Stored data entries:
-- -- --

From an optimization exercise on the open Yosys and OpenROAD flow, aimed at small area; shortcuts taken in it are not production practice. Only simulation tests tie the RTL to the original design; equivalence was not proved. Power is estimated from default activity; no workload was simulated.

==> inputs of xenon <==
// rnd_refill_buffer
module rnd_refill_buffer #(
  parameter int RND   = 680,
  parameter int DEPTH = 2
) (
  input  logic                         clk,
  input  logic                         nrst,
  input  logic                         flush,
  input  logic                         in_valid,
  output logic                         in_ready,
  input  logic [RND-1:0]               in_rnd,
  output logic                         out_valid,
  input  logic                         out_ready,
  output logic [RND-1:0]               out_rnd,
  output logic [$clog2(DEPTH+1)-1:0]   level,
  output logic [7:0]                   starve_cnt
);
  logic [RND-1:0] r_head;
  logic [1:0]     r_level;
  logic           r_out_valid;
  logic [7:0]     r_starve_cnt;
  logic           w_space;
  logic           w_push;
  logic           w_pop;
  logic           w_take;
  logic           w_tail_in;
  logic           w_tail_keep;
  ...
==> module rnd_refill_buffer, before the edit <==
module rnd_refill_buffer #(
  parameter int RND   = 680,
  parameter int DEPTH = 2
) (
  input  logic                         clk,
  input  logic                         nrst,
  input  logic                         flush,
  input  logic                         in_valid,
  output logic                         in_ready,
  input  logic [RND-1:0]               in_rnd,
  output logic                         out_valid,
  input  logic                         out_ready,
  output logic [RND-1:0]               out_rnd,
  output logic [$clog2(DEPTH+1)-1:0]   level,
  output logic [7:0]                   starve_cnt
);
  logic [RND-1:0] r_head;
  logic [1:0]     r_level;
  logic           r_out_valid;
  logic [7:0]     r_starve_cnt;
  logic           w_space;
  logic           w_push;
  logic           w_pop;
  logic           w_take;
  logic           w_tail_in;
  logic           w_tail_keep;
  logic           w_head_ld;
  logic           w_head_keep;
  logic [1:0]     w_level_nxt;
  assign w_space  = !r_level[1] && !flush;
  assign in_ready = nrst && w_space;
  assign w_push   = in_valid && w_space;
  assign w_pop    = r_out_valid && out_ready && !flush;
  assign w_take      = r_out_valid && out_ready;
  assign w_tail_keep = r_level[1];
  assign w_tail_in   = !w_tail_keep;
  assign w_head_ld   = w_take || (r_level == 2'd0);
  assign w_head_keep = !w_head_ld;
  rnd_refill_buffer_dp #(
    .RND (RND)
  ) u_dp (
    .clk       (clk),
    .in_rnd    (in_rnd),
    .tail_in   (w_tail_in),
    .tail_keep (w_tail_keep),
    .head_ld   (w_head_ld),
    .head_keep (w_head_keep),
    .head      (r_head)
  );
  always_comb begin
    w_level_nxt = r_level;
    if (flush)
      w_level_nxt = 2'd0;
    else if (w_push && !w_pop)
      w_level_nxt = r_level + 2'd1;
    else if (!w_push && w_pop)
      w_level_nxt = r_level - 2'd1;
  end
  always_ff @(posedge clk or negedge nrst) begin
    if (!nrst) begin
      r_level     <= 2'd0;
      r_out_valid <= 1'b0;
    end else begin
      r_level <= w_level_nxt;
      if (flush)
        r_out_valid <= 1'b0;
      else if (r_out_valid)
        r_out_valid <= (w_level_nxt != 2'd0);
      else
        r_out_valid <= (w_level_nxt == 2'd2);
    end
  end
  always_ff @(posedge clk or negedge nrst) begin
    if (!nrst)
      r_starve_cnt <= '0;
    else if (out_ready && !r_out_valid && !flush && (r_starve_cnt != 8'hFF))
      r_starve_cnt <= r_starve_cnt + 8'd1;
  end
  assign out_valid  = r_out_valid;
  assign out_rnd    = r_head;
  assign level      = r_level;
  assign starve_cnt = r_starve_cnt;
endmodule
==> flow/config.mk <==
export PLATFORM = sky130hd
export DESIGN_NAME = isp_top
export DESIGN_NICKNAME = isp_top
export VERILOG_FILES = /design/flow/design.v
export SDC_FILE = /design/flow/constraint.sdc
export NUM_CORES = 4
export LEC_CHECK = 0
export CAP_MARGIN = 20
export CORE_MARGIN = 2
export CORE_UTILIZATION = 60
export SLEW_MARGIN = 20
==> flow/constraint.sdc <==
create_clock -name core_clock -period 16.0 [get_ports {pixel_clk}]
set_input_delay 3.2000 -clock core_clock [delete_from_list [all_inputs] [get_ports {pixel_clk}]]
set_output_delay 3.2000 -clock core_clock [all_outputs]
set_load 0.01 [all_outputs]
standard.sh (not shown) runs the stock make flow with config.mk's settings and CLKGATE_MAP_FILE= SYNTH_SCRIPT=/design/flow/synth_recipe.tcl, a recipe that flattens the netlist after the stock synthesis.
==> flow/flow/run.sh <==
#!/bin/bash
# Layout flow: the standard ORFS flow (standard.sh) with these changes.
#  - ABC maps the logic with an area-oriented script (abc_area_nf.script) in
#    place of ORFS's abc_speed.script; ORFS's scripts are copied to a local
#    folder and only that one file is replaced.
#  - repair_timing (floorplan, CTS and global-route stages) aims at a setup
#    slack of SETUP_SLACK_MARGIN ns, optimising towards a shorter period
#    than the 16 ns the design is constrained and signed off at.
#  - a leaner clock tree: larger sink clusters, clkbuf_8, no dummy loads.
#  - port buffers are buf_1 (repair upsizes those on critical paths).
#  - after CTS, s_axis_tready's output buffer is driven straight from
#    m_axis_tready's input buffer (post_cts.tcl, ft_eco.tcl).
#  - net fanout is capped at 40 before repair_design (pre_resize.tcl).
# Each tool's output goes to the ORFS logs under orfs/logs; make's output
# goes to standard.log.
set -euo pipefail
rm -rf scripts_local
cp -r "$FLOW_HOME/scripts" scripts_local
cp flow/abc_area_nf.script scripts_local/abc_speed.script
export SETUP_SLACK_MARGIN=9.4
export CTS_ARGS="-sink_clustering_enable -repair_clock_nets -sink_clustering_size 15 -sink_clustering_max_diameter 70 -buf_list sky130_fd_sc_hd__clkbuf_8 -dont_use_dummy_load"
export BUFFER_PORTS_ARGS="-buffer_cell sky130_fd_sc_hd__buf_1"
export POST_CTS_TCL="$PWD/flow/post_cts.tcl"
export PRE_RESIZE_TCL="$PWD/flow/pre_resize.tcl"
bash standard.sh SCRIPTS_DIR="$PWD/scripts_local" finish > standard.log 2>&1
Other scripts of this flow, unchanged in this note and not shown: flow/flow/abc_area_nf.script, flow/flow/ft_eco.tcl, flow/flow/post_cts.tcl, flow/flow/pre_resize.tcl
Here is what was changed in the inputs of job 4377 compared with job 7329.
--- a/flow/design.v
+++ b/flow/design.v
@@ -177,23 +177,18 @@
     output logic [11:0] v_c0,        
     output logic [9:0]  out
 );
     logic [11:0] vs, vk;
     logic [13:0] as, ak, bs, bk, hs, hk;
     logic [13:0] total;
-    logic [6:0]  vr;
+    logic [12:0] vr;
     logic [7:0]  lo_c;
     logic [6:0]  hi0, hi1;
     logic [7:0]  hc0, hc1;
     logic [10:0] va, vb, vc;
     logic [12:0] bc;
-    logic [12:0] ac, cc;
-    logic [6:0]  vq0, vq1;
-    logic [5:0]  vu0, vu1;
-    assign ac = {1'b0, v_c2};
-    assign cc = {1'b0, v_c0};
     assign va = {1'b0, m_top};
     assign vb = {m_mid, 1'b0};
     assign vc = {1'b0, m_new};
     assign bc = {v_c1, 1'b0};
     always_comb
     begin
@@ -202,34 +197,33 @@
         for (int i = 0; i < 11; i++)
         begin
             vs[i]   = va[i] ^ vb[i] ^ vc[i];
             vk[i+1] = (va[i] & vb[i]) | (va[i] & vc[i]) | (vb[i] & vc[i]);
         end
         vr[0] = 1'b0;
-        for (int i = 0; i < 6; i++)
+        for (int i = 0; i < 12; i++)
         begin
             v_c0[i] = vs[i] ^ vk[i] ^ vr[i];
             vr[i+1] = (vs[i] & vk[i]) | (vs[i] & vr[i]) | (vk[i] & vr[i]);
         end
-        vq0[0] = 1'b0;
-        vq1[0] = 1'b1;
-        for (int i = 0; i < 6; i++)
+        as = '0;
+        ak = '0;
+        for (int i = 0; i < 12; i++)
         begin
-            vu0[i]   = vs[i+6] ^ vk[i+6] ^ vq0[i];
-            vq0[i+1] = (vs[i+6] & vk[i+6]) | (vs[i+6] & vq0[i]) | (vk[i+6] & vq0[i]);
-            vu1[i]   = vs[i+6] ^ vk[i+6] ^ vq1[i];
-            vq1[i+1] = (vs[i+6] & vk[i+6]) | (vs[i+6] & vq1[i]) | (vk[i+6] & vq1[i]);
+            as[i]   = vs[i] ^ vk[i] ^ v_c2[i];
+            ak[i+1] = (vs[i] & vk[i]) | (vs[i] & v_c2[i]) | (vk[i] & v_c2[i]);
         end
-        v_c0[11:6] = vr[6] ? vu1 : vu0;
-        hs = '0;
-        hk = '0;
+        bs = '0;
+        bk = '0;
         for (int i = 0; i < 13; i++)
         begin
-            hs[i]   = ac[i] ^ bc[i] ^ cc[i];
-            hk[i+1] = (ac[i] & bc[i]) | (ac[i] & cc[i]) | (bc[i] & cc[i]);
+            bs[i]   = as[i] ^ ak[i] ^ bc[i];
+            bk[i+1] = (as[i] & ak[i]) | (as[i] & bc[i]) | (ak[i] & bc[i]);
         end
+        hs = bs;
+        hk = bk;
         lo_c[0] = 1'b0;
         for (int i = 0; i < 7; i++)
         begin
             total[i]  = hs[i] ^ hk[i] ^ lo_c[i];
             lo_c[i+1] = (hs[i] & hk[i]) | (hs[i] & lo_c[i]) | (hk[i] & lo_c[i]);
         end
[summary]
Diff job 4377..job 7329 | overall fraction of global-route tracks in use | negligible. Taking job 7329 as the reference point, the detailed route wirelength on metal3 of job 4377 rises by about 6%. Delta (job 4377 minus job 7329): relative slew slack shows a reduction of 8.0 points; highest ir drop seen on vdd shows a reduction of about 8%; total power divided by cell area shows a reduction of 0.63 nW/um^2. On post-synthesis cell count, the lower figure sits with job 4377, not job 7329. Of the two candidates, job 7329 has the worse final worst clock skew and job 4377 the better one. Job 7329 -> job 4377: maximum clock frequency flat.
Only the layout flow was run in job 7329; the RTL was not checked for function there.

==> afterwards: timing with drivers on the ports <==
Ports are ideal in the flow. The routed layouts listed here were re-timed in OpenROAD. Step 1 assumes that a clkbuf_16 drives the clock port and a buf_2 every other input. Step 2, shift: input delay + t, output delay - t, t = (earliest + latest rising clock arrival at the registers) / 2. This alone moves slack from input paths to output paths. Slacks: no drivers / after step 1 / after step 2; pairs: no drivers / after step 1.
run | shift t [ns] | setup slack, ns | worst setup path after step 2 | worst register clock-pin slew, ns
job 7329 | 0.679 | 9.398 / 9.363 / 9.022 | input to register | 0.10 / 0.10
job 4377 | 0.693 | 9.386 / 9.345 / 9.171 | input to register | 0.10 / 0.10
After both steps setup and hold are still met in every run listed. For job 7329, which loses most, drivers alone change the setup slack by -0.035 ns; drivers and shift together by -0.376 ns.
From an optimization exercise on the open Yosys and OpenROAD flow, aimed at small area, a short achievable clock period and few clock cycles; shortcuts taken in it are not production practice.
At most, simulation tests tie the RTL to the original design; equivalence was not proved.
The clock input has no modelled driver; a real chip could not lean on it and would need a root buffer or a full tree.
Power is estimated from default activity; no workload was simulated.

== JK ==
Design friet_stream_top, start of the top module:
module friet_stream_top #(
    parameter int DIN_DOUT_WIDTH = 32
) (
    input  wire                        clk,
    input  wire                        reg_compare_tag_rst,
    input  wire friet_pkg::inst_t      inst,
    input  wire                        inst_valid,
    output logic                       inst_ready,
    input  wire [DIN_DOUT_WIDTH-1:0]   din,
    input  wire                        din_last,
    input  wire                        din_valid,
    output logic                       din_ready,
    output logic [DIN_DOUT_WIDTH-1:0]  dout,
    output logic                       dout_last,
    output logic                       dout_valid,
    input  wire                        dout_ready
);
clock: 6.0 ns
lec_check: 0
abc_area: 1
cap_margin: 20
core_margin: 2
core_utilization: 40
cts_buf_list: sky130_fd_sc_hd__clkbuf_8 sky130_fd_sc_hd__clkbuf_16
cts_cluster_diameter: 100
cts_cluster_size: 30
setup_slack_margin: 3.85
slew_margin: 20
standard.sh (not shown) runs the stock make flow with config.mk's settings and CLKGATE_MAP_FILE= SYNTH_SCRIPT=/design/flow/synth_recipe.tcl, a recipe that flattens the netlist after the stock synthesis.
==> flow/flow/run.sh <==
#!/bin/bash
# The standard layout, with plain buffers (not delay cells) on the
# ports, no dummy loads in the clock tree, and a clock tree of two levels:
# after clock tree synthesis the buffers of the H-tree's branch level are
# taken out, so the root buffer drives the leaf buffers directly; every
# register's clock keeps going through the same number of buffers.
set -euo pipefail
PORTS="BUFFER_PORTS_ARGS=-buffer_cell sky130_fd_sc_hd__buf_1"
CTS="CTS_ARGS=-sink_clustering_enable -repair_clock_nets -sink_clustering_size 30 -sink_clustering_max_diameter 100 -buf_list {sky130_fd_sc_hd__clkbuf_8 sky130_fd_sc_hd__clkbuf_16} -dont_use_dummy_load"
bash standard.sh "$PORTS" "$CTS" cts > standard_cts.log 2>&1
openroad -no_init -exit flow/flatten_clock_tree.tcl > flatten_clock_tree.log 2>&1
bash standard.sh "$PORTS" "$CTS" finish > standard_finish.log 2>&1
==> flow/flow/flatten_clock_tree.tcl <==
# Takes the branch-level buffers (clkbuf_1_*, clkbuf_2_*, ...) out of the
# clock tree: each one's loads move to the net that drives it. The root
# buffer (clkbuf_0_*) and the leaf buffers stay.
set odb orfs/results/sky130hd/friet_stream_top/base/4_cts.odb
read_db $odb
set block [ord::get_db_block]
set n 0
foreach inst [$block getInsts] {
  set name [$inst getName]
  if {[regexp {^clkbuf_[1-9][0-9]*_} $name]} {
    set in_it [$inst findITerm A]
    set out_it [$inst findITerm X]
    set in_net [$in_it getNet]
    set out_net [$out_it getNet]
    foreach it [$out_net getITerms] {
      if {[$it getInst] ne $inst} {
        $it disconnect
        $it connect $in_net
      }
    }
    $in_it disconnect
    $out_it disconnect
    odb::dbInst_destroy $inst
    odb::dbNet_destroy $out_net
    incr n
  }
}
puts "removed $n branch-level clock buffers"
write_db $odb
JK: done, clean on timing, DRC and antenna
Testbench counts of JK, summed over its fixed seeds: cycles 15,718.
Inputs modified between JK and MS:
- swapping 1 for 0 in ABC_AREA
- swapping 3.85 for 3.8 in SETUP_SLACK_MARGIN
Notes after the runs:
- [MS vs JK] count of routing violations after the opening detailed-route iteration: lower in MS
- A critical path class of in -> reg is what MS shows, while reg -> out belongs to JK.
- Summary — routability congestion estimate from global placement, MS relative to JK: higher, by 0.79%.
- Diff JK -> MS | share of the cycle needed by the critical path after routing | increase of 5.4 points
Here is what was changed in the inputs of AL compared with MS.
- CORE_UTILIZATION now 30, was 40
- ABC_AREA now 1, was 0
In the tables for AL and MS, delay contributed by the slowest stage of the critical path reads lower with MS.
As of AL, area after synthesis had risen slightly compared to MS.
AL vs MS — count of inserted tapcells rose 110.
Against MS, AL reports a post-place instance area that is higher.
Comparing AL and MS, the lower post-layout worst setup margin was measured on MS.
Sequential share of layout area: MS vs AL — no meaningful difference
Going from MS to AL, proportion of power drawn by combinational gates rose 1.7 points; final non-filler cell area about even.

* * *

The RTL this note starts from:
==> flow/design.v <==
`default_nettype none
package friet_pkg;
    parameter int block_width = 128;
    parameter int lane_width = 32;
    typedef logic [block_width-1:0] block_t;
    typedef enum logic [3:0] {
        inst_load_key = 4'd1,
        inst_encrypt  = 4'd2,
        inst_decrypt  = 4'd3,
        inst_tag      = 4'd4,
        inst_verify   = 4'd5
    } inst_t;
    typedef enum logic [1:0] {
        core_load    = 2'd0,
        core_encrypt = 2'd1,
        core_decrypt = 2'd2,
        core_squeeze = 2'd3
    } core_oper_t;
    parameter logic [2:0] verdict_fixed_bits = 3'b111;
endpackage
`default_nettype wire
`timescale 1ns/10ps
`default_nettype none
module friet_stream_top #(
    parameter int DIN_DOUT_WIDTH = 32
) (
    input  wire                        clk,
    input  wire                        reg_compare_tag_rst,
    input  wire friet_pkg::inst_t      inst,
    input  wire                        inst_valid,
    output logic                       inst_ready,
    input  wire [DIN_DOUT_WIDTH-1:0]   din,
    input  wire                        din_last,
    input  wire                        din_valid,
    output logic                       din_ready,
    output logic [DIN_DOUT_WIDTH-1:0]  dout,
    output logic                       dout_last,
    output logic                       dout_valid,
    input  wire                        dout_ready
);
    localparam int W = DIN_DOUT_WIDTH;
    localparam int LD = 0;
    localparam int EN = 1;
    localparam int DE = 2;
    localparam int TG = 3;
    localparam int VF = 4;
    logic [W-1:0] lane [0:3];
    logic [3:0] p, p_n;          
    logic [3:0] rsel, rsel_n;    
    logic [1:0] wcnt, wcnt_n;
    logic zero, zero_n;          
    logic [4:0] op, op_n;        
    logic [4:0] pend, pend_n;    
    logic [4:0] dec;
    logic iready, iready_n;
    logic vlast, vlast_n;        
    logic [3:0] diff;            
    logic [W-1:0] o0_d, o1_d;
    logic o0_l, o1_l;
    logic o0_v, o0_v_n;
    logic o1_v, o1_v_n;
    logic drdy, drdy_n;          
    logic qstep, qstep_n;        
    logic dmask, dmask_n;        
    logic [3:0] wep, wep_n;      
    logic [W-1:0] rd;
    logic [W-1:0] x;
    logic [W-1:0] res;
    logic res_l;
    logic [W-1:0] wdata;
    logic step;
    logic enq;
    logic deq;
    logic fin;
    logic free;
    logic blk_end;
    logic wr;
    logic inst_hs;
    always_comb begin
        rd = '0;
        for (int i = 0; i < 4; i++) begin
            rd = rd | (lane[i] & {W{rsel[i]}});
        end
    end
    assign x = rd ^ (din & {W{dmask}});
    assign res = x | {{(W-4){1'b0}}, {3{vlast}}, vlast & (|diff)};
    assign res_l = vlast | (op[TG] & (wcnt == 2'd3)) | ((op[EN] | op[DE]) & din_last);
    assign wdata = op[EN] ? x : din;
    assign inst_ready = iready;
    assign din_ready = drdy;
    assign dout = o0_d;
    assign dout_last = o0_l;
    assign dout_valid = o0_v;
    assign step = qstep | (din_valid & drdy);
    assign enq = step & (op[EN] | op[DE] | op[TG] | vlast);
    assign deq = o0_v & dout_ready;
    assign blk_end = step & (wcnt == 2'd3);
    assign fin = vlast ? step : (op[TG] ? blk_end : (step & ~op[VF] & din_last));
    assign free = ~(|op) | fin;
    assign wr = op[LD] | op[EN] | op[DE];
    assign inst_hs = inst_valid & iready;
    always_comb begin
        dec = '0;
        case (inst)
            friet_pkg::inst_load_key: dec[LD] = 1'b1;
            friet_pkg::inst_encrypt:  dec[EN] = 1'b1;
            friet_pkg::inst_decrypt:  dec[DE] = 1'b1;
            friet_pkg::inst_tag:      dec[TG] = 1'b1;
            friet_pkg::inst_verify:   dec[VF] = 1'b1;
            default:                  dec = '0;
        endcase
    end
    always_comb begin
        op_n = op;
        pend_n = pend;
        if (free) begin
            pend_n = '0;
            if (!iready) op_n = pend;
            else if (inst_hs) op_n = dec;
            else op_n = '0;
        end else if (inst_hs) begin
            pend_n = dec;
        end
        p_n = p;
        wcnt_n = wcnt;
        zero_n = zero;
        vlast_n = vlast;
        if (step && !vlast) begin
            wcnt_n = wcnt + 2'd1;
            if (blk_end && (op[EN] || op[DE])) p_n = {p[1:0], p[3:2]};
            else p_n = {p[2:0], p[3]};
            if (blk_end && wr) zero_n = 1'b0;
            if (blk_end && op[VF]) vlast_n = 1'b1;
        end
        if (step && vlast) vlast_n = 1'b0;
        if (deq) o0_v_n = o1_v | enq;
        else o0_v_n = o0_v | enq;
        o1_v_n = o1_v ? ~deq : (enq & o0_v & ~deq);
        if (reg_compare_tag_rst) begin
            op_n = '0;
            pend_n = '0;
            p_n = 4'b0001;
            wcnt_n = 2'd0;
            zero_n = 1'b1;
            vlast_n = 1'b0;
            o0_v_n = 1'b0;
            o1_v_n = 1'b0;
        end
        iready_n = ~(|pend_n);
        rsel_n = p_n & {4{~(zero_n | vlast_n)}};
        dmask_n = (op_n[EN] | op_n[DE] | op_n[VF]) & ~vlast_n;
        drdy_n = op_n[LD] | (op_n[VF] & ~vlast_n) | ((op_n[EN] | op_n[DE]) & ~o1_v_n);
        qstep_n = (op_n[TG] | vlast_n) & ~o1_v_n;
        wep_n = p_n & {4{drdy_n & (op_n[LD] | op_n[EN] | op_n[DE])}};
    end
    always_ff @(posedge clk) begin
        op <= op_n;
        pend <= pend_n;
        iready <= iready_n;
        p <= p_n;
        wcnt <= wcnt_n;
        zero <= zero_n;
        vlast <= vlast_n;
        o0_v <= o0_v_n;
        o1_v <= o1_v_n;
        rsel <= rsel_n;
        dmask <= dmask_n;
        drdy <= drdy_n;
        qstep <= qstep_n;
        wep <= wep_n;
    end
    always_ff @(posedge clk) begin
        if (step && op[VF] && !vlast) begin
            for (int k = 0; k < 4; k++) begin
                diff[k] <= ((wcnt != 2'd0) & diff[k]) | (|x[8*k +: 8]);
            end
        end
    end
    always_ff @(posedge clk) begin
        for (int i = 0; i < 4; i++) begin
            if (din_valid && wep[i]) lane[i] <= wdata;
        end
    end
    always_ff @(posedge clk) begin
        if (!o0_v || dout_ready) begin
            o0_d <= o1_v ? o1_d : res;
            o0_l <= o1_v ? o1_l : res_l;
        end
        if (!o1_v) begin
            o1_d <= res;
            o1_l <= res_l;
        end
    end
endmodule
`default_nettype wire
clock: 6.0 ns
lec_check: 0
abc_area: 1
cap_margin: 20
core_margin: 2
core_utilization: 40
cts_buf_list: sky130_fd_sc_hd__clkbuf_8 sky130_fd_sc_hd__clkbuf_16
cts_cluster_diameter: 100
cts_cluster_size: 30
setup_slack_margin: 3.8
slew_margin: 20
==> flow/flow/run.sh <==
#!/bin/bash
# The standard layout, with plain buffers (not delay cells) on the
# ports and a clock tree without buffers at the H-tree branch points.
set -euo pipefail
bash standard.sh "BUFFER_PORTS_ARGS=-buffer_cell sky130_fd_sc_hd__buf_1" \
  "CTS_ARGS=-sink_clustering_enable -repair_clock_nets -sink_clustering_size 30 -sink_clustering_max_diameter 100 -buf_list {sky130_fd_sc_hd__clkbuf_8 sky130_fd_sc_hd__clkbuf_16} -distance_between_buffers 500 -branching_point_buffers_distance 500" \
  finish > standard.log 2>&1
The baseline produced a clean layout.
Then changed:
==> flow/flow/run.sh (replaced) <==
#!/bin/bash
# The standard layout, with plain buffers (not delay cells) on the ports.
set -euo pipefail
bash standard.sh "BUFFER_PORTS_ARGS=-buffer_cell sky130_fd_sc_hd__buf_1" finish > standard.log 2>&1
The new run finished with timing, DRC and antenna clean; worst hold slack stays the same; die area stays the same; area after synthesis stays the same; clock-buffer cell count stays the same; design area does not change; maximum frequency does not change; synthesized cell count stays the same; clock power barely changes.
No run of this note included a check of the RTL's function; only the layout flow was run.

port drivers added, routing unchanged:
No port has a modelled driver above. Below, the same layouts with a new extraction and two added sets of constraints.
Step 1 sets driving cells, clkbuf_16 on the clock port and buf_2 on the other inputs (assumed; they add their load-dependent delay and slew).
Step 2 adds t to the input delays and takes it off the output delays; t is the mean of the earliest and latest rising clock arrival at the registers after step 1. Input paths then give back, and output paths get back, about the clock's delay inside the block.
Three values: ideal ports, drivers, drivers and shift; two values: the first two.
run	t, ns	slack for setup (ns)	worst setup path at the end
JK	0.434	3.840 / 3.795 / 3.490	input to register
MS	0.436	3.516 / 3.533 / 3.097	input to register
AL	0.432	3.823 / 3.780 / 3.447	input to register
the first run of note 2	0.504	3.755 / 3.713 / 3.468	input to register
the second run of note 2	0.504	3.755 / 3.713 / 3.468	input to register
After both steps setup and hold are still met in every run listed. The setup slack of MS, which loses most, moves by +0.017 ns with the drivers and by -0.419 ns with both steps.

-- -- --

Your answer must consist solely of the lines above between the line holding "Only the layout flow was run in" and the line holding "job 4377 | 0.693", inclusive, copied exactly.

Only the layout flow was run in job 7329; the RTL was not checked for function there.

==> afterwards: timing with drivers on the ports <==
Ports are ideal in the flow. The routed layouts listed here were re-timed in OpenROAD. Step 1 assumes that a clkbuf_16 drives the clock port and a buf_2 every other input. Step 2, shift: input delay + t, output delay - t, t = (earliest + latest rising clock arrival at the registers) / 2. This alone moves slack from input paths to output paths. Slacks: no drivers / after step 1 / after step 2; pairs: no drivers / after step 1.
run | shift t [ns] | setup slack, ns | worst setup path after step 2 | worst register clock-pin slew, ns
job 7329 | 0.679 | 9.398 / 9.363 / 9.022 | input to register | 0.10 / 0.10
job 4377 | 0.693 | 9.386 / 9.345 / 9.171 | input to register | 0.10 / 0.10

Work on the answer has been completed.